One of the biggest investments has been in testing and reordering systems that allow Guess designers to see which clothes are selling and when. As a result, higher sales volume is possible with lower inventory.
Holly Guthrie, a retail analyst at Morgan Keegan & Co. Inc., said Guess began testing items such as sweaters and bathing suits earlier this year. The new allocation system determines how those items sold, including which colors or sizes. “The new systems give them a better read on the predictability of which items will sell better,” Guthrie said.
Designers can add to new offerings by purchasing trendier items at the last minute, something Guess did last year with ponchos, which became a huge hit.
In addition, financial controls put in place in the last few years have helped the company cut its total borrowings by 25 percent, to $60.7 million as of June 26, 2004.
“It’s definitely a turnaround, without a doubt,” said Beder. “The story has really been operational discipline that most specialty retailers lack. Now they are reacting to how the customers respond to the product based on analysis, rather than just feel.”
At its peak in the 1980s, Guess was producing as many as 50,000 pairs of jeans a week, which made the company one of the larger employers in Los Angeles. Spago restaurant even had a pizza named after the Marcianos on its menu at the time.
Critical to the success of the four Marciano brothers Armand, Georges, Maurice, and Paul was an infatuation with Hollywood films and stars, which led them to create not just tight-fitting blue jeans that every woman had to wear, but glamorous ads featuring top models against California backgrounds looking young, tan and beautiful.
With their success came legal spats, union battles and even federal investigations. The biggest dispute, which became the subject of the 1992 book “Skin Tight,” involved the sale of 51 percent of Guess, for just $4.8 million, to the Israeli-born owners of Jordache Jeans in New York. The six-year legal dispute ended in 1990 with Jordache returning its stake in Guess to the Marcianos.

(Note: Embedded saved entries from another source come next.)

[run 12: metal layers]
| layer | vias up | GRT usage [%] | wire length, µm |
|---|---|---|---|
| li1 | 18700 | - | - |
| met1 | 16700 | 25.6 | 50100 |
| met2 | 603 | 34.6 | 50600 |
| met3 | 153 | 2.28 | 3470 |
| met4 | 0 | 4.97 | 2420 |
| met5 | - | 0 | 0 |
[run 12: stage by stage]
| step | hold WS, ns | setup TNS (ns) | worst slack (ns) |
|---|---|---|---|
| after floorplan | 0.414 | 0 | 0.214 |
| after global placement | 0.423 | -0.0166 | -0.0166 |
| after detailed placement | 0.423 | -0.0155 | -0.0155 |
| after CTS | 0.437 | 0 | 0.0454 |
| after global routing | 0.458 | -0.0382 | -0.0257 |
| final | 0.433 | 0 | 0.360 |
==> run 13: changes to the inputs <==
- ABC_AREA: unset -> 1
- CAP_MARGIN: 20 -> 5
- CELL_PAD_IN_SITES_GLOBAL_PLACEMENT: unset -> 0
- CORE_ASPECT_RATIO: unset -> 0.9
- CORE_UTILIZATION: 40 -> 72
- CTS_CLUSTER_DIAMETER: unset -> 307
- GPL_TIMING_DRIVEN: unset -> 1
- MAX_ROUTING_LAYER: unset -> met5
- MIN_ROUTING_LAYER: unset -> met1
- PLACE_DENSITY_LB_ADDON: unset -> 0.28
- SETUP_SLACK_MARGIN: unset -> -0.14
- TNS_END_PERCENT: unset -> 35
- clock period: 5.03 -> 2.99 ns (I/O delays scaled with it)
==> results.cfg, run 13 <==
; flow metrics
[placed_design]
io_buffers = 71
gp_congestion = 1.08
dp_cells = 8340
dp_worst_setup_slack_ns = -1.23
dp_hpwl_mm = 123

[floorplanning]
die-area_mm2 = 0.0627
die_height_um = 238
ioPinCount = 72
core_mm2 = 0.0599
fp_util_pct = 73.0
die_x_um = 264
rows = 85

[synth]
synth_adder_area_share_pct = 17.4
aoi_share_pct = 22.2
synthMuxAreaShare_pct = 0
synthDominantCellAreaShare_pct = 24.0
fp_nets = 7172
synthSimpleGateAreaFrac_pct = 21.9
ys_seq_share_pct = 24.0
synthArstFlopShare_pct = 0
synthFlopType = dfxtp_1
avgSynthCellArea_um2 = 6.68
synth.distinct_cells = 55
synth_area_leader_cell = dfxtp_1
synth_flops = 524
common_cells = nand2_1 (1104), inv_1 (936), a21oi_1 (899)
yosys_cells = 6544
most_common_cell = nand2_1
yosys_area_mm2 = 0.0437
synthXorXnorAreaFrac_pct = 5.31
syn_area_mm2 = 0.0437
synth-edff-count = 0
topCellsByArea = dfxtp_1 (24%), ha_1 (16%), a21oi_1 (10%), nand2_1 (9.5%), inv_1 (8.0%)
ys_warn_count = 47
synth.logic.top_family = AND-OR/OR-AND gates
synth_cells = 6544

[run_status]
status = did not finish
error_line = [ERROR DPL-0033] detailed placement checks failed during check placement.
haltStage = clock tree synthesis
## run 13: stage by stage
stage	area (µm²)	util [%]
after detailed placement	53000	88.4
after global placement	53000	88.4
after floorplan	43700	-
==> exp/umber <==
Design gioco, start of the top module:
module gioco(
	i_ani_stb,														 
	i_clk,															 
	i_rst,															 
	i_animate,														 
	i_dx, 															 
	i_sx,																 
	i_start,															 
	o_x1_pal, o_x2_pal,											 
	o_y1_pal, o_y2_pal,
	o_x1_nav, o_x2_nav,											 
	o_y1_nav, o_y2_nav,
	bri1,bri2,bri3,bri4,bri5,bri6,bri7,bri8,bri9,bri10, 
	ok, ko,															 
	ff_life															 
);
make LEC_CHECK=0 CAP_MARGIN=25 CELL_PAD_IN_SITES_DETAIL_PLACEMENT=2 CORE_MARGIN=7 CORE_UTILIZATION=62 CTS_CLUSTER_DIAMETER=39 CTS_CLUSTER_SIZE=21 GPL_ROUTABILITY_DRIVEN=0 HOLD_SLACK_MARGIN=0.26 MAX_ROUTING_LAYER=met4 MIN_ROUTING_LAYER=met2 PLACE_DENSITY=0.46 SLEW_MARGIN=10 finish   # period 14.2 ns
run.sh (not shown) runs the stock make flow with config.mk's settings and CLKGATE_MAP_FILE=.
==> exp/maple (differences from exp/umber) <==
Settings changed: CAP_MARGIN 25 to 20, CELL_PAD_IN_SITES_DETAIL_PLACEMENT 2 to unset, CORE_MARGIN 7 to 2, CORE_UTILIZATION 62 to 68, CTS_CLUSTER_DIAMETER 39 to unset, CTS_CLUSTER_SIZE 21 to 35, GPL_ROUTABILITY_DRIVEN 0 to unset, HOLD_SLACK_MARGIN 0.26 to unset, MAX_ROUTING_LAYER met4 to unset, MIN_ROUTING_LAYER met2 to unset, PLACE_DENSITY 0.46 to unset, SLEW_MARGIN 10 to 20.
==> flow/constraint.sdc (replaced) <==
create_clock -name core_clock -period 16.2 [get_ports {i_clk}]
set_input_delay 3.2400 -clock core_clock [delete_from_list [all_inputs] [get_ports {i_clk}]]
set_output_delay 3.2400 -clock core_clock [all_outputs]
set_load 0.01 [all_outputs]
==> exp/delta (differences from exp/umber) <==
Settings changed: ABC_AREA set to 1, CAP_MARGIN 25 to 20, CELL_PAD_IN_SITES_DETAIL_PLACEMENT 2 to unset, CORE_MARGIN 7 to 2, CORE_UTILIZATION 62 to 72, CTS_CLUSTER_DIAMETER 39 to unset, CTS_CLUSTER_SIZE 21 to unset, HOLD_SLACK_MARGIN 0.26 to unset, MAX_ROUTING_LAYER met4 to unset, MIN_ROUTING_LAYER met2 to unset, PLACE_DENSITY 0.46 to unset, PLACE_DENSITY_LB_ADDON set to 0.02, SLEW_MARGIN 10 to 25.
==> flow/constraint.sdc (replaced) <==
create_clock -name core_clock -period 10.9 [get_ports {i_clk}]
set_input_delay 2.1800 -clock core_clock [delete_from_list [all_inputs] [get_ports {i_clk}]]
set_output_delay 2.1800 -clock core_clock [all_outputs]
set_load 0.01 [all_outputs]
==> exp/raven (differences from exp/umber) <==
Settings changed: ABC_AREA set to 1, CAP_MARGIN 25 to 20, CELL_PAD_IN_SITES_DETAIL_PLACEMENT 2 to unset, CORE_MARGIN 7 to 2, CORE_UTILIZATION 62 to 72, CTS_CLUSTER_DIAMETER 39 to 349, HOLD_SLACK_MARGIN 0.26 to unset, MAX_ROUTING_LAYER met4 to unset, MIN_ROUTING_LAYER met2 to unset, PLACE_DENSITY 0.46 to unset, PLACE_DENSITY_LB_ADDON set to 0.02, SLEW_MARGIN 10 to 25.
==> flow/constraint.sdc (replaced) <==
create_clock -name core_clock -period 10.9 [get_ports {i_clk}]
set_input_delay 2.1800 -clock core_clock [delete_from_list [all_inputs] [get_ports {i_clk}]]
set_output_delay 2.1800 -clock core_clock [all_outputs]
set_load 0.01 [all_outputs]
==> Changelog: implementation <==
### Metrics

- Status: did not finish
- Fail Step: detailed placement
- Tool error: [ERROR DPL-0033] detailed placement checks failed during check placement.
- XOR Share, Synth: under 10%
- DIE AREA: roughly 22000 um2
- Syn avg cell area: about 5.6 um2
- Synthesis area per yosys: approximately 15000 um2
- Area fraction in compound gates: roughly 14%
- Adder-cell share of the synthesized area: a little under a tenth
- Netlist cell types: about 63
- Mux frac, synth: 0%
-- figures above: exp/delta

==> Changelog: implementation <==
### Metrics

- Syn avg cell area: between 6 and 7 um2
- Fail Step: detailed placement
- Status: did not finish
- Synthesis area per yosys: ~14000 um2
- Mux frac, synth: 2.52%
- Area fraction in compound gates: 26.4%
- Adder-cell share of the synthesized area: 10.2%
- DIE AREA: ~27000 um2
- XOR Share, Synth: 11.9%
- Tool error: [ERROR DPL-0033] detailed placement checks failed during check placement.
-- figures above: exp/umber

==> Changelog: implementation <==
### Metrics

- Status: did not finish
- Fail Step: detailed placement
- Tool error: [ERROR DPL-0033] detailed placement checks failed during check placement.
- Register area share after synthesis: between 10% and 20%
- Adder-cell share of the synthesized area: a little under a tenth
- FP Util: around three quarters
- Syn avg cell area: around 5.6 um2
- Synthesis area per yosys: between 10000 and 15000 um2
- Async set-reset flop share out of synthesis: 0%
- Area fraction in compound gates: between 10% and 20%
- DIE AREA: roughly 22000 um2
- XOR Share, Synth: 6.25%
- Die Y: ~150 um
- Post-synth regs: ~77
- Netlist cell types: about 63
-- figures above: exp/raven

==> Changelog: implementation <==
### Changed

- Status: finished with violations
- Layout check failures: negative setup slack
- Yosys cell count: about 2000
- Synthesis area per yosys: 13800 um2
- Final setup fails: 1
- Max-cap violations: 0
- Netlist cell types: between 100 and 150
- Die Y: between 100 and 150 um
- Setup ws final: -0.406 ns
- Adder-cell share of the synthesized area: between 10 and 15%
- Mux frac, synth: under 10%
- Worst R2R Start: ff.o_ydirpal
- DIE AREA: between 20000 and 25000 um2
-- figures above: exp/maple


* * *

==> xenon <==
Starting RTL as in the previous note.
Settings: LEC_CHECK=0, ABC_AREA=1, CAP_MARGIN=35, CORE_MARGIN=2, CORE_UTILIZATION=72, CTS_CLUSTER_DIAMETER=366, CTS_CLUSTER_SIZE=10, GPL_ROUTABILITY_DRIVEN=0, PLACE_DENSITY=0.42, SLEW_MARGIN=20, TNS_END_PERCENT=10; clock period 13.0 ns.
==> amber: changes against xenon <==
CTS_CLUSTER_DIAMETER = 49   (was 366)
CTS_CLUSTER_SIZE = 73   (was 10)
GPL_ROUTABILITY_DRIVEN = unset   (was 0)
MIN_ROUTING_LAYER = met1   (was unset)
PLACE_DENSITY = 0.64   (was 0.42)
TNS_END_PERCENT = unset   (was 10)
==> flow/constraint.sdc (replaced) <==
create_clock -name core_clock -period 16.5 [get_ports {i_clk}]
set_input_delay 3.3000 -clock core_clock [delete_from_list [all_inputs] [get_ports {i_clk}]]
set_output_delay 3.3000 -clock core_clock [all_outputs]
set_load 0.01 [all_outputs]
==> willow: changes against xenon <==
ABC_AREA = unset   (was 1)
CAP_MARGIN = 20   (was 35)
CORE_UTILIZATION = 68   (was 72)
CTS_CLUSTER_DIAMETER = unset   (was 366)
CTS_CLUSTER_SIZE = 40   (was 10)
GPL_ROUTABILITY_DRIVEN = unset   (was 0)
PLACE_DENSITY = unset   (was 0.42)
TNS_END_PERCENT = unset   (was 10)
==> flow/constraint.sdc (replaced) <==
create_clock -name core_clock -period 16.9 [get_ports {i_clk}]
set_input_delay 3.3800 -clock core_clock [delete_from_list [all_inputs] [get_ports {i_clk}]]
set_output_delay 3.3800 -clock core_clock [all_outputs]
set_load 0.01 [all_outputs]
==> tundra: changes against xenon <==
ABC_AREA = unset   (was 1)
CAP_MARGIN = 20   (was 35)
CORE_UTILIZATION = 9   (was 72)
CTS_CLUSTER_DIAMETER = unset   (was 366)
CTS_CLUSTER_SIZE = unset   (was 10)
GPL_ROUTABILITY_DRIVEN = unset   (was 0)
PLACE_DENSITY = unset   (was 0.42)
TNS_END_PERCENT = unset   (was 10)
==> flow/constraint.sdc (replaced) <==
create_clock -name core_clock -period 30.7 [get_ports {i_clk}]
set_input_delay 6.1400 -clock core_clock [delete_from_list [all_inputs] [get_ports {i_clk}]]
set_output_delay 6.1400 -clock core_clock [all_outputs]
set_load 0.01 [all_outputs]
==> comparison <==
- Via count: willow is higher than tundra (about 10%).
- Clock power: tundra is lower than willow (41%).
- Clock skew: willow is higher than tundra (0.0060 ns).
- Hold slack: willow is worse than tundra (0.0039 ns).
- In die size, xenon and amber do not differ.
- Between tundra and willow, the lower first-iteration DRC count is in tundra (gap 37%, measured against willow).
- Sequential power: willow is higher than tundra (about 80%).
- Of tundra and willow, tundra has the higher cell count (gap about 70%, measured against willow).
- xenon did not get past detailed placement on DPL-0033. amber died in global routing. willow completed, yet does not pass: setup timing. tundra completed with no timing, DRC or antenna violations.
==> figures <==
                                                                                      amber                      willow                   xenon                     tundra
H-tree Lvls                                                                                 3                           3                       -                          3
Number of buffers inserted for hold repair after clock tree synthesis                       0                           0                       -                          0
Status                                                                 stopped before the end  complete, but fails checks  stopped before the end             finished clean
Stage where the flow stopped                                                   global routing                           -      detailed placement                          -
Layout check failures                                                                       -                setup timing                       -                          -
Multiplexer share of the synthesized area                                                  0%                       2.52%                      0%                      2.52%
Clock buffer and inverter area fraction after layout                                        -                       1.58%                       -                      1.65%
Worst setup skew after layout                                                               -                   0.0209 ns                       -                  0.0148 ns
Portion of total power attributed to the clock network                                      -                       25.0%                       -                      27.9%
Area share of the largest cell type after synthesis                                     15.6%                       11.1%                   15.6%                      11.1%
Clock network power                                                                         -                      191 uW                       -                     112 uW
Clock tree root buffer cell                                                         clkbuf_16                   clkbuf_16                       -                  clkbuf_16
Max VDD drop                                                                                -                   0.0501 mV                       -                  0.0331 mV
Sequential cells                                                                            -                          77                       -                         77
Per-cell routed wire length                                                                 -                     23.3 um                       -                    14.9 um
Tally of non-filler cells in the final layout                                               -                       2,418                       -                      4,071
Crit path max-delay cell type                                                               -                     nor3b_2                       -                   a311oi_1
Filler instances                                                                            -                       1,334                       -                     17,616
Critical R2R Launch                                                                         -   ff.o_xdirpal$_SDFFE_PP0P_                       -  ff.o_xpal[1]$_SDFFE_PP0P_
Crit path top cell by count                                                                 -                        ha_4                       -                       ha_1
Power and IR drop assume default switching activity.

Only two of the four brothers remain at the company. Armand Marciano, a former senior executive vice president, resigned in 2003 for medical reasons. Georges, the original creative force, resigned as chairman and chief executive in 1993 and ended up selling his 40 percent stake to his three brothers at the time for $220 million.
Now, with the stock at its highest level in four years, Maurice and Paul, co-chairmen and co-chief executives, plan to sell up to 1 million shares through the first quarter of next year. Maurice, who earned $1.4 million last year, owns 16.2 million shares or about 36.8 percent of the outstanding stock. Paul, who made $1.6 million, controls 12.4 million shares, or 28.1 percent.
Not that the Marcianos, or anyone else at the company, is talking. No Guess executive was made available for this story, a corporate reticence in dealing with the press that goes back years.
But the company is not shy about its aspirations.
Armed with a slew of designers poached from competitor Arden B., there are plans for three accessory stores, three factory accessory stores and five high-end Marciano stores that will carry the new re-branded Marciano line (formerly the Guess collection). Both an accessories and a Marciano store will debut at the Grove in October.
Analysts believe the accessories stores have the best chance of success, with the potential for 200 stores nationwide. The higher-end Marciano concept might be limited to 70 stores. Both will sell at higher price points than Guess retail stores, with denim trousers running $138, a floral-sequined dress $298, a silk chiffon clutch purse $98 and a rhinestone cuff bracelet $68.
Guess also has plans for the international market, where only a handful of its retail stores are company-owned. In addition, it is eliminating its eight kids stores, which had been a drag on earnings.